FIG. 3 is a perspective view of a cylinder head port portion when a valve seat is formed by using the laser cladding method according to the present invention.

FIG. 4 is a partial perspective view of a powder supply device forming a part of the laser cladding device according to the present invention.

FIG. 5 is a perspective view showing another embodiment of the powder supply nozzle which is a part of the laser cladding apparatus according to the present invention.

FIG. 6 is a diagram for explaining an apparent power density distribution of a laser beam according to the present invention, wherein FIG. 6 (a) shows an acrylic melt shape when an acrylic resin is irradiated with a laser beam; (B) shows the penetration depth with respect to the apparent beam width.

FIG. 7 is a schematic perspective view for explaining a method for measuring a density distribution of a supplied powder according to the present invention.

8 (a) is a diagram showing the deposition height in the width direction of the supplied powder obtained by the measurement method shown in FIG. 7,
(B) is a diagram showing the deposition height in the width direction of the supplied powder when a conventional nozzle is used.

FIG. 9 is a diagram showing the build-up height when a cylinder head of an engine is built using the laser build-up method and apparatus according to the present invention.

[Explanation of symbols]

 DESCRIPTION OF SYMBOLS 1 Cylinder head 1a Cylinder head port part 1b Valve seat part for an intake valve 1c Valve seat part for an exhaust valve 1d Spark plug hole 2 Overlaid area 3 Overlay powder 4 Laser beam 5 Overlay section 9 Powder supply device 10, 11 supply Nozzles 10a, 10b Supply ports 12, 13 Nozzle holders 14 Main body 14a, 14b Guide grooves 20, 21 Supply nozzles 30 Acrylic resin 32 Smooth plate

Claims (7)

[Claims] 1. A cladding material is supplied to a cladding region of a base material, and the supplied cladding material is irradiated with a laser beam while oscillating in a width direction perpendicular to the cladding direction.
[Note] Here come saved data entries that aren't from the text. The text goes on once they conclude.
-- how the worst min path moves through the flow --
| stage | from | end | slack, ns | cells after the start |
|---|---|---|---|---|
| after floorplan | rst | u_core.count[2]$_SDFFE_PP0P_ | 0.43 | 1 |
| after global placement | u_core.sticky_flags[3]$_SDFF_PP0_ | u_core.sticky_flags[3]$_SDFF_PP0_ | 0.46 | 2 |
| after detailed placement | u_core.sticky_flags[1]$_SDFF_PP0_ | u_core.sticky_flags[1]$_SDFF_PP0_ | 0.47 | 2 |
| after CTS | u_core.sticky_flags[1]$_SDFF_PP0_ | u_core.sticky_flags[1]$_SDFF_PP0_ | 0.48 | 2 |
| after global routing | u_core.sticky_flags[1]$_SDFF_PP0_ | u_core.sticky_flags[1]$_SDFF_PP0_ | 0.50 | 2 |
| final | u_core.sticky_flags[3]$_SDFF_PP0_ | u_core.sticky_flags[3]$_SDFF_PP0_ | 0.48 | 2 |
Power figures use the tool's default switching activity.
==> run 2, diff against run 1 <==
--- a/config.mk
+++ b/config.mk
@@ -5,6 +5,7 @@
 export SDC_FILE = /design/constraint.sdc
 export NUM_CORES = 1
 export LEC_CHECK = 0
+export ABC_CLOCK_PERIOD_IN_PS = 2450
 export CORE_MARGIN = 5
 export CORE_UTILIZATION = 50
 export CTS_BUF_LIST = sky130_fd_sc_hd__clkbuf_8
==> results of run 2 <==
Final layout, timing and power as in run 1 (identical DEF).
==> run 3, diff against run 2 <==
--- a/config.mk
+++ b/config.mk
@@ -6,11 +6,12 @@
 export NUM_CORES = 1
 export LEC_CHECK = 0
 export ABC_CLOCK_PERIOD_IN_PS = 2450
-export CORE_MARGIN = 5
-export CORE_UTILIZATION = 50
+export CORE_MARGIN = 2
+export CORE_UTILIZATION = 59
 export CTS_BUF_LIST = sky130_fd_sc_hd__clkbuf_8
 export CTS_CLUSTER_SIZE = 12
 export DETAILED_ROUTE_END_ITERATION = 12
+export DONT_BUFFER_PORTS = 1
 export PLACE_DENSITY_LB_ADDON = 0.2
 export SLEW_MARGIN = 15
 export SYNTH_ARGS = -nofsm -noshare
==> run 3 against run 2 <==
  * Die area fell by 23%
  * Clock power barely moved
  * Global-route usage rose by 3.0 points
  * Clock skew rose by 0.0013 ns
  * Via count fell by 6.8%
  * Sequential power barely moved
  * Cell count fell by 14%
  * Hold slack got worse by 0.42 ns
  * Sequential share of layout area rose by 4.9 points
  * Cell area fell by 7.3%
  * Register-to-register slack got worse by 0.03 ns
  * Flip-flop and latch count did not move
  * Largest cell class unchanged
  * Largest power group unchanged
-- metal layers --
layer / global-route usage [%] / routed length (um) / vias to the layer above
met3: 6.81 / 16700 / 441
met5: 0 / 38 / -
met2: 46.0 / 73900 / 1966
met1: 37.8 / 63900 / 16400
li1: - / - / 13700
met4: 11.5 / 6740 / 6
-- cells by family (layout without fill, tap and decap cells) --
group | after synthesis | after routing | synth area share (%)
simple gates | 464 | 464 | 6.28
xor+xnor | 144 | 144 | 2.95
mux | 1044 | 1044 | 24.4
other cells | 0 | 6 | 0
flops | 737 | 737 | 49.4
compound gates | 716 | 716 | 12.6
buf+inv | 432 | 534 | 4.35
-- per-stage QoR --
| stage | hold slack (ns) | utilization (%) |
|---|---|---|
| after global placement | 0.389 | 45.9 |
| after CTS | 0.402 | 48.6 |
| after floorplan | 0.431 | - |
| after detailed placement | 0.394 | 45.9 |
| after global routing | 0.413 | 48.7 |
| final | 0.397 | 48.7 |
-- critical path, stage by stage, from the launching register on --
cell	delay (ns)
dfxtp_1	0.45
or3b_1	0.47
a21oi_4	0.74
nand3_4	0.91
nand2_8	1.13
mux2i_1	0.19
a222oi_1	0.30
## src/rtl/univ_shift_reg_pkg.sv

```systemverilog
// univ_shift_reg_pkg: MODE encodings and delay constants for univ_shift_reg.
package univ_shift_reg_pkg;

    typedef enum logic [2:0] {
        MODE_HOLD = 3'b000,
        MODE_LOAD = 3'b001,
        MODE_SHL  = 3'b010,
        MODE_SHR  = 3'b011,
        MODE_ROTL = 3'b100,
        MODE_ROTR = 3'b101,
        MODE_ASHR = 3'b110,
        MODE_SCLR = 3'b111
    } mode_e;

    // Timing-lab delay contributions, summed on every output when delays are enabled.
    localparam int TIME_DELAY_3 = 2;
    localparam int FAN_OUT_1    = 1;
    localparam int PRIMARY_OUT  = 1;

endpackage

```

## src/rtl/univ_shift_reg_dff_clr.sv

```systemverilog
// dff_clr: 1-bit D flip-flop with asynchronous active-high clear and complementary outputs.
// Ports: CLK clock, D data, CLR async clear, Q state, Q_BAR ~Q.
module dff_clr (
    input  logic CLK,
    input  logic D,
    input  logic CLR,
    output logic Q,
    output logic Q_BAR
);

    logic q_q;

    always_ff @(posedge CLK or posedge CLR)
        if (CLR) q_q <= 1'b0;
        else     q_q <= D;

    assign Q     = q_q;
    assign Q_BAR = ~q_q;

endmodule

```

## src/rtl/univ_shift_reg.sv

```systemverilog
// univ_shift_reg: WIDTH-bit universal shift register (hold/load/shift/rotate/ashr/sclr).
// Ports: CLK clock, CLR async clear, EN enable, MODE op select, D load data,
//        SIL/SIR serial inputs, Q state, Q_BAR ~Q, SOL = Q[WIDTH-1], SOR = Q[0].
// Define UNIV_SHREG_DELAY_EN to drive all outputs through an inertial lab delay.
module univ_shift_reg
    import univ_shift_reg_pkg::*;
#(
    parameter int WIDTH = 8
) (
    input  logic             CLK,
    input  logic             CLR,
    input  logic             EN,
    input  logic [2:0]       MODE,
    input  logic [WIDTH-1:0] D,
    input  logic             SIL,
    input  logic             SIR,
    output logic [WIDTH-1:0] Q,
    output logic [WIDTH-1:0] Q_BAR,
    output logic             SOL,
    output logic             SOR
);

    logic [WIDTH-1:0] q_d, q_q, qb_q;

    always_comb begin
        q_d = q_q;
        if (EN) begin
            case (MODE)
                MODE_HOLD: q_d = q_q;
                MODE_LOAD: q_d = D;
                MODE_SHL:  q_d = {q_q[WIDTH-2:0], SIL};
                MODE_SHR:  q_d = {SIR, q_q[WIDTH-1:1]};
                MODE_ROTL: q_d = {q_q[WIDTH-2:0], q_q[WIDTH-1]};
                MODE_ROTR: q_d = {q_q[0], q_q[WIDTH-1:1]};
                MODE_ASHR: q_d = {q_q[WIDTH-1], q_q[WIDTH-1:1]};
                MODE_SCLR: q_d = '0;
                // Only reachable with X/Z on MODE; propagate the unknown.
                default:   q_d = 'x;
            endcase
        end
    end

    for (genvar i = 0; i < WIDTH; i++) begin : g_bit
        dff_clr u_dff (
            .CLK  (CLK),
            .D    (q_d[i]),
            .CLR  (CLR),
            .Q    (q_q[i]),
            .Q_BAR(qb_q[i])
        );
    end

`ifdef UNIV_SHREG_DELAY_EN
    localparam int DLY = TIME_DELAY_3 + FAN_OUT_1 + PRIMARY_OUT;
    assign #(DLY) Q     = q_q;
    assign #(DLY) Q_BAR = qb_q;
    assign #(DLY) SOL   = q_q[WIDTH-1];
    assign #(DLY) SOR   = q_q[0];
`else
    assign Q     = q_q;
    assign Q_BAR = qb_q;
    assign SOL   = q_q[WIDTH-1];
    assign SOR   = q_q[0];
`endif

endmodule

```

## config.mk

```make
export PLATFORM = sky130hd
export DESIGN_NAME = univ_shift_reg
export DESIGN_NICKNAME = d
export VERILOG_FILES = /design/src/rtl/univ_shift_reg_pkg.sv /design/src/rtl/univ_shift_reg_dff_clr.sv /design/src/rtl/univ_shift_reg.sv
export SDC_FILE = /design/constraint.sdc
export NUM_CORES = 1
export LEC_CHECK = 0
export ABC_AREA = 1
export CORE_UTILIZATION = 40
export CTS_CLUSTER_SIZE = 14
export DETAILED_ROUTE_END_ITERATION = 10
export GPL_ROUTABILITY_DRIVEN = 0
export GPL_TIMING_DRIVEN = 0
export PLACE_DENSITY = 0.73
export SETUP_SLACK_MARGIN = 0.02
export SYNTH_ARGS = -nofsm -noshare
export SYNTH_HDL_FRONTEND = slang
export SYNTH_SLANG_ARGS = --single-unit
```

## constraint.sdc

```tcl
create_clock -name CLK -period 1 [get_ports CLK]
set_input_delay 0.3 -clock CLK [delete_from_list [all_inputs] [get_ports CLK]]
set_output_delay 0.3 -clock CLK [all_outputs]
set_load 0.005 [all_outputs]
```

==> metrics.txt, run 1 <==
number of global-route vias before repair=946; CTS tree=built; critical path class=flip-flop to primary output; IO buf count=32; Internal=between 1 and 1.5 mW; DPL Wire Length=roughly 1.4 mm; Max-Cap Viols=0; Num CTS Buffers=3; Worst VDD drop=~780 uV; CTS H-tree lvls=1; Die ar.=~2100 um^2; cts hold-fix bufs=0; setup TNS=-6.01 ns; clock power share=14.8%; Net Sw Frac=36.6%; final setup margin=-0.349 ns; initial antenna violation count=0; antenna fix cells=0; Leak=0.841 nW; hold slack=~0.28 ns; crit path DAT=1.05 ns; critical path peak fanout=2; post-synthesis xor/xnor area fraction=0%; Vias/cell=5.35; first-pass GRT wire length=4.59 mm; synthesized flop and latch total=8; clk slew on worst S/H paths=0.07 ns; CTS max path bufs=2; initial DRC count=70; achievable clock frequency=0.741 GHz; Critical Path Source Type=flip-flop; RSZ-0062 raised after global routing=true; final net count=around 200; # clock sinks=8; PwrDens=1310 nW/um^2; via count=1081; critical path capture point type=primary output; multiplexer area fraction after synthesis=0%; total power=just over 2 mW; Final Critical Period=1.35 ns; Slew HR=between 70% and 80%; Syn Area/Cell=approximately 6.3 um^2; Flop pwr share=21.8%; Cells after Synth=121; clk_skew=0.00159 ns; sequential fraction of the synthesis area=26.4%; largest family of logic cells by synthesized area=simple AND/OR/NAND/NOR gates; GR Overflow Total=0; Row Count=15; Detailed Route WL=about 3.6 mm; Root Buffer=clkbuf_4; Synth Area in Compound Gates=9.39%; GR Util All Layers=33.0%; share of cells above drive strength 1=58.8%; Synth warnings=0; Initial Util=43.5%; Logic pwr share=between 60 and 70%; HP Class=input pin to async pin; Post-route DRC=0; max FFs per register=8; setup violators final=26; area share of and/or/nand/nor cells after synthesis=35.9%; Area Overhead vs Synth=104%; worst endpoint required time=0.70 ns; sw power=0.743 mW; adder-cell share of the synthesized area=0%; IO Count=34; status=finished, violations left; drt first pass iters=4; antenna viol nets, final=0; routed len/inst=between 15 and 20 um; largest net degree at the start of global routing=11; die height=45.6 um; count of final hold-check violations=0; Syn Std Cell Area=759 um^2; Tcrit/Tclk final=135%; Synth cell types=17; worst skew pair latency=0.28 ns; Syn Nets=137; count of pins over their slew limit=0; die extent in x=45.6 um; area of the core=1750 um^2; Worst-Margin Slew=0.336 ns; failing checks=setup timing
File: src/rtl/sipo_pkg.sv
// Shared types and constants for the serial-in/parallel-out deserializer.
package sipo_pkg;

  typedef enum logic [0:0] {
    IDLE  = 1'b0,
    SHIFT = 1'b1
  } state_t;

  localparam logic DIR_MSB_FIRST = 1'b0;
  localparam logic DIR_LSB_FIRST = 1'b1;

endpackage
A laser cladding method for simultaneously forming a cladding portion by melting a part of the cladding material and the cladding material, wherein a peak position of an apparent power density distribution in the cladding region of the laser beam and the cladding region. A laser cladding method comprising: setting a peak position of a supply density distribution in a width direction perpendicular to a cladding direction of a cladding material to be supplied to a corresponding position. 2. The laser beam overlay method according to claim 1, wherein the profile of the apparent power density distribution and the profile of the supply density distribution of the overlay material are set to have substantially the same shape. 3. The laser cladding method according to claim 1, wherein the cladding material is supplied to the cladding region through at least two passages at the supply outlet. . 4. The laser beam thickness according to claim 3, wherein a center position of each of the exits of the two passages coincides with a center position of each of the spots at both ends in the oscillating direction of the laser beam. Serving method. 5. A supply means for supplying a build-up material to a build-up area of a base material, and irradiating the supplied build-up material with a laser beam oscillating in a width direction perpendicular to the build-up direction. A laser beam irradiating means, and a laser cladding apparatus for forming a cladding part by simultaneously melting a part of the base material and the cladding material, wherein the supplying means is divided into at least two at its supply outlet. A laser cladding device comprising a supply nozzle forming two passages. 6. The laser cladding apparatus according to claim 5, wherein the supply nozzle includes two nozzles arranged in a width direction perpendicular to the cladding direction. 7. The laser cladding apparatus according to claim 6, further comprising adjusting means for adjusting a center-to-center distance at outlets of the two nozzles.